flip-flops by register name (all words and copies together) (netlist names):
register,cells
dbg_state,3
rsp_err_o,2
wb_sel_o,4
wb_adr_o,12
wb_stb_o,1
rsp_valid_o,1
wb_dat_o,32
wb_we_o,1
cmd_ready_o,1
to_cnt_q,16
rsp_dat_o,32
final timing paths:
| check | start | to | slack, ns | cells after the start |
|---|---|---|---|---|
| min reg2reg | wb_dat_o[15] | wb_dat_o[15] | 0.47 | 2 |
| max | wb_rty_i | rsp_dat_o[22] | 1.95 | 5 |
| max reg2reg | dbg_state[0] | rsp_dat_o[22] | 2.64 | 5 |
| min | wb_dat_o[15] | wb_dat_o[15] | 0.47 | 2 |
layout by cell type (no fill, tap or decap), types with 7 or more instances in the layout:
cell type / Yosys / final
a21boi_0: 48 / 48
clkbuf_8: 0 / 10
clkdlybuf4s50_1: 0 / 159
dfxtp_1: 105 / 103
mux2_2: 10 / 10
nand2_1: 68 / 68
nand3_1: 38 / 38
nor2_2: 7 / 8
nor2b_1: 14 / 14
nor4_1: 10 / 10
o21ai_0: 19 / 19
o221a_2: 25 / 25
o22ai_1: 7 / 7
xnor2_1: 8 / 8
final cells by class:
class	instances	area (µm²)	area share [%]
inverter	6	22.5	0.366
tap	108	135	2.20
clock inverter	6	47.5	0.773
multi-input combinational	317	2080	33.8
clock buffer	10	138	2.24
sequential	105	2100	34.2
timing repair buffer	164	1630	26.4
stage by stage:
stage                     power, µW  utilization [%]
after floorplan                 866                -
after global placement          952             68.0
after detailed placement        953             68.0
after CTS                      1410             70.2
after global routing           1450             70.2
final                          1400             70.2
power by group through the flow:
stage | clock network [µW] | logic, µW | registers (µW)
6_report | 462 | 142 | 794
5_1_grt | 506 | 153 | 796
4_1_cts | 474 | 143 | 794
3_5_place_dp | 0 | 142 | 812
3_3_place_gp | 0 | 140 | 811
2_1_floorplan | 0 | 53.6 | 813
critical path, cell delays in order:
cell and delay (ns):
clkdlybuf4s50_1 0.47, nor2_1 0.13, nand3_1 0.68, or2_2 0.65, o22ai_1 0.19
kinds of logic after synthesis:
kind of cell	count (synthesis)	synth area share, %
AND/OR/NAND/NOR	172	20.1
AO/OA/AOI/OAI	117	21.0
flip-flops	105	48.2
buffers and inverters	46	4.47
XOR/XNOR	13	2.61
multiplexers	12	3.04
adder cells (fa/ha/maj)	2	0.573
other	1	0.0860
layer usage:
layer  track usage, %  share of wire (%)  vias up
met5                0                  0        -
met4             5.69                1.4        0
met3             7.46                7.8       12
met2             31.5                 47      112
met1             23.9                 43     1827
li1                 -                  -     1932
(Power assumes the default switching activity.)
===== config.mk =====
export PLATFORM = sky130hd
export DESIGN_NAME = seq_alu
export DESIGN_NICKNAME = d
export VERILOG_FILES = /design/src/rtl/seq_alu.sv
export SDC_FILE = /design/constraint.sdc
export NUM_CORES = 1
export LEC_CHECK = 0
export CORE_ASPECT_RATIO = 1.25
export CORE_MARGIN = 2
export CORE_UTILIZATION = 60
export DETAILED_ROUTE_END_ITERATION = 10
export PLACE_DENSITY = 0.83
export SLEW_MARGIN = 20
export SYNTH_ARGS = -nofsm -noshare
export SYNTH_HDL_FRONTEND = slang
export SYNTH_SLANG_ARGS = --single-unit

===== constraint.sdc =====
create_clock -name clk -period 6.5 [get_ports clk]
set_input_delay 1.3 -clock clk [delete_from_list [all_inputs] [get_ports clk]]
set_output_delay 1.3 -clock clk [all_outputs]
set_load 0.02 [all_outputs]
$ cat src/rtl/jedro_1_imem_arb_if.sv
// Bus bundle between the IFU / LSU read requesters, the shared memory port and jedro_1_imem_arb.
// Handshake: a request transfers in the cycle where req && gnt are both high; the requester holds req/addr stable until then.
interface jedro_1_imem_arb_if #(
    parameter int ADDR_WIDTH = 32,
    parameter int DATA_WIDTH = 32
);
    logic                  ifu_req_i;
    logic [ADDR_WIDTH-1:0] ifu_addr_i;
    logic                  ifu_gnt_o;
    logic                  ifu_flush_i;
    logic [DATA_WIDTH-1:0] ifu_rdata_o;
    logic                  ifu_rvalid_o;
    logic                  lsu_req_i;
    logic [ADDR_WIDTH-1:0] lsu_addr_i;
    logic                  lsu_gnt_o;
    logic [DATA_WIDTH-1:0] lsu_rdata_o;
    logic                  lsu_rvalid_o;
    logic                  mem_en_o;
    logic [ADDR_WIDTH-1:0] mem_addr_o;
    logic [DATA_WIDTH-1:0] mem_rdata_i;

    modport slave (
        input  ifu_req_i, ifu_addr_i, ifu_flush_i, lsu_req_i, lsu_addr_i, mem_rdata_i,
        output ifu_gnt_o, ifu_rdata_o, ifu_rvalid_o, lsu_gnt_o, lsu_rdata_o, lsu_rvalid_o,
               mem_en_o, mem_addr_o
    );

    modport master (
        output ifu_req_i, ifu_addr_i, ifu_flush_i, lsu_req_i, lsu_addr_i, mem_rdata_i,
        input  ifu_gnt_o, ifu_rdata_o, ifu_rvalid_o, lsu_gnt_o, lsu_rdata_o, lsu_rvalid_o,
               mem_en_o, mem_addr_o
    );
endinterface

$ cat src/rtl/jedro_1_imem_arb.sv
// Shares one read-only memory port between IFU and LSU: LSU priority bounded by a starvation
// counter, one grant per cycle, responses routed back two cycles after grant.
module jedro_1_imem_arb #(
    parameter int ADDR_WIDTH   = 32,
    parameter int DATA_WIDTH   = 32,
    parameter int STARVE_LIMIT = 4,
    localparam int CNT_W       = $clog2(STARVE_LIMIT + 1)
) (
    input  logic                clk_i,
    input  logic                rstn_i,
    jedro_1_imem_arb_if.slave   bus,
    output logic [1:0]          dbg_owner_o,
    output logic [CNT_W-1:0]    dbg_starve_cnt_o
);

    localparam logic [CNT_W-1:0] LIMIT = CNT_W'(STARVE_LIMIT);

    typedef enum logic [1:0] {
        OWN_NONE = 2'd0,
        OWN_IFU  = 2'd1,
        OWN_LSU  = 2'd2
    } owner_e;

    owner_e                owner_q, owner_d;
    logic [CNT_W-1:0]      starve_q, starve_d;
    logic                  ifu_gnt, lsu_gnt;
    logic                  ifu_rvalid_q, lsu_rvalid_q;
    logic [DATA_WIDTH-1:0] ifu_rdata_q, lsu_rdata_q;

    // LSU wins contention until IFU has waited through LIMIT consecutive LSU grants.
    always_comb begin
        ifu_gnt = 1'b0;
        lsu_gnt = 1'b0;
        if (rstn_i) begin
            if (bus.lsu_req_i && (!bus.ifu_req_i || (starve_q < LIMIT))) begin
                lsu_gnt = 1'b1;
            end else if (bus.ifu_req_i) begin
                ifu_gnt = 1'b1;
            end
        end
    end

    always_comb begin
        starve_d = '0;
        if (lsu_gnt && bus.ifu_req_i) begin
            starve_d = (starve_q == LIMIT) ? starve_q : starve_q + CNT_W'(1);
        end
        owner_d = OWN_NONE;
        if (lsu_gnt) begin
            owner_d = OWN_LSU;
        end else if (ifu_gnt) begin
            owner_d = OWN_IFU;
        end
    end

    // owner_q tracks the memory access in flight; rvalid stage is the second pipeline step.
    always_ff @(posedge clk_i) begin
        if (!rstn_i) begin
            owner_q      <= OWN_NONE;
            starve_q     <= '0;
            ifu_rvalid_q <= 1'b0;
            lsu_rvalid_q <= 1'b0;
        end else begin
            owner_q      <= owner_d;
            starve_q     <= starve_d;
            ifu_rvalid_q <= (owner_q == OWN_IFU) && !bus.ifu_flush_i;
            lsu_rvalid_q <= (owner_q == OWN_LSU);
        end
    end

    always_ff @(posedge clk_i) begin
        if (owner_q == OWN_IFU) begin
            ifu_rdata_q <= bus.mem_rdata_i;
        end
        if (owner_q == OWN_LSU) begin
            lsu_rdata_q <= bus.mem_rdata_i;
        end
    end

    assign bus.ifu_gnt_o    = ifu_gnt;
    assign bus.lsu_gnt_o    = lsu_gnt;
    assign bus.mem_en_o     = ifu_gnt | lsu_gnt;
    assign bus.mem_addr_o   = lsu_gnt ? bus.lsu_addr_i : bus.ifu_addr_i;
    assign bus.ifu_rvalid_o = ifu_rvalid_q;
    assign bus.ifu_rdata_o  = ifu_rdata_q;
    assign bus.lsu_rvalid_o = lsu_rvalid_q;
    assign bus.lsu_rdata_o  = lsu_rdata_q;

    assign dbg_owner_o      = owner_q;
    assign dbg_starve_cnt_o = starve_q;

endmodule
--- config.mk ---
export PLATFORM = sky130hd
export DESIGN_NAME = moore_seq_gen
export DESIGN_NICKNAME = d
export VERILOG_FILES = /design/src/rtl/moore_seq_gen_pkg.sv /design/src/rtl/moore_seq_gen_jk_ff.sv /design/src/rtl/moore_seq_gen.sv
export SDC_FILE = /design/constraint.sdc
export NUM_CORES = 1
export LEC_CHECK = 0
export CORE_UTILIZATION = 30
export DETAILED_ROUTE_END_ITERATION = 16
export PLACE_DENSITY = 0.51
export REMOVE_ABC_BUFFERS = 1
export SYNTH_ARGS = -nofsm -noshare
export SYNTH_HDL_FRONTEND = slang
export SYNTH_SLANG_ARGS = --single-unit
--- constraint.sdc ---
create_clock -name clk -period 2.2 [get_ports clk]
set_clock_uncertainty 0.1 [all_clocks]
set_input_delay 0.66 -clock clk [delete_from_list [all_inputs] [get_ports clk]]
set_output_delay 0.66 -clock clk [all_outputs]
set_load 0.005 [all_outputs]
══════
* Your instructions *
Look back at the data above. Transcribe exactly the lines starting at the line that contains "rsp_valid_o,1" and ending at the line that contains "after global routing".

* Answer for this exercise *
rsp_valid_o,1
wb_dat_o,32
wb_we_o,1
cmd_ready_o,1
to_cnt_q,16
rsp_dat_o,32
final timing paths:
| check | start | to | slack, ns | cells after the start |
|---|---|---|---|---|
| min reg2reg | wb_dat_o[15] | wb_dat_o[15] | 0.47 | 2 |
| max | wb_rty_i | rsp_dat_o[22] | 1.95 | 5 |
| max reg2reg | dbg_state[0] | rsp_dat_o[22] | 2.64 | 5 |
| min | wb_dat_o[15] | wb_dat_o[15] | 0.47 | 2 |
layout by cell type (no fill, tap or decap), types with 7 or more instances in the layout:
cell type / Yosys / final
a21boi_0: 48 / 48
clkbuf_8: 0 / 10
clkdlybuf4s50_1: 0 / 159
dfxtp_1: 105 / 103
mux2_2: 10 / 10
nand2_1: 68 / 68
nand3_1: 38 / 38
nor2_2: 7 / 8
nor2b_1: 14 / 14
nor4_1: 10 / 10
o21ai_0: 19 / 19
o221a_2: 25 / 25
o22ai_1: 7 / 7
xnor2_1: 8 / 8
final cells by class:
class	instances	area (µm²)	area share [%]
inverter	6	22.5	0.366
tap	108	135	2.20
clock inverter	6	47.5	0.773
multi-input combinational	317	2080	33.8
clock buffer	10	138	2.24
sequential	105	2100	34.2
timing repair buffer	164	1630	26.4
stage by stage:
stage                     power, µW  utilization [%]
after floorplan                 866                -
after global placement          952             68.0
after detailed placement        953             68.0
after CTS                      1410             70.2
after global routing           1450             70.2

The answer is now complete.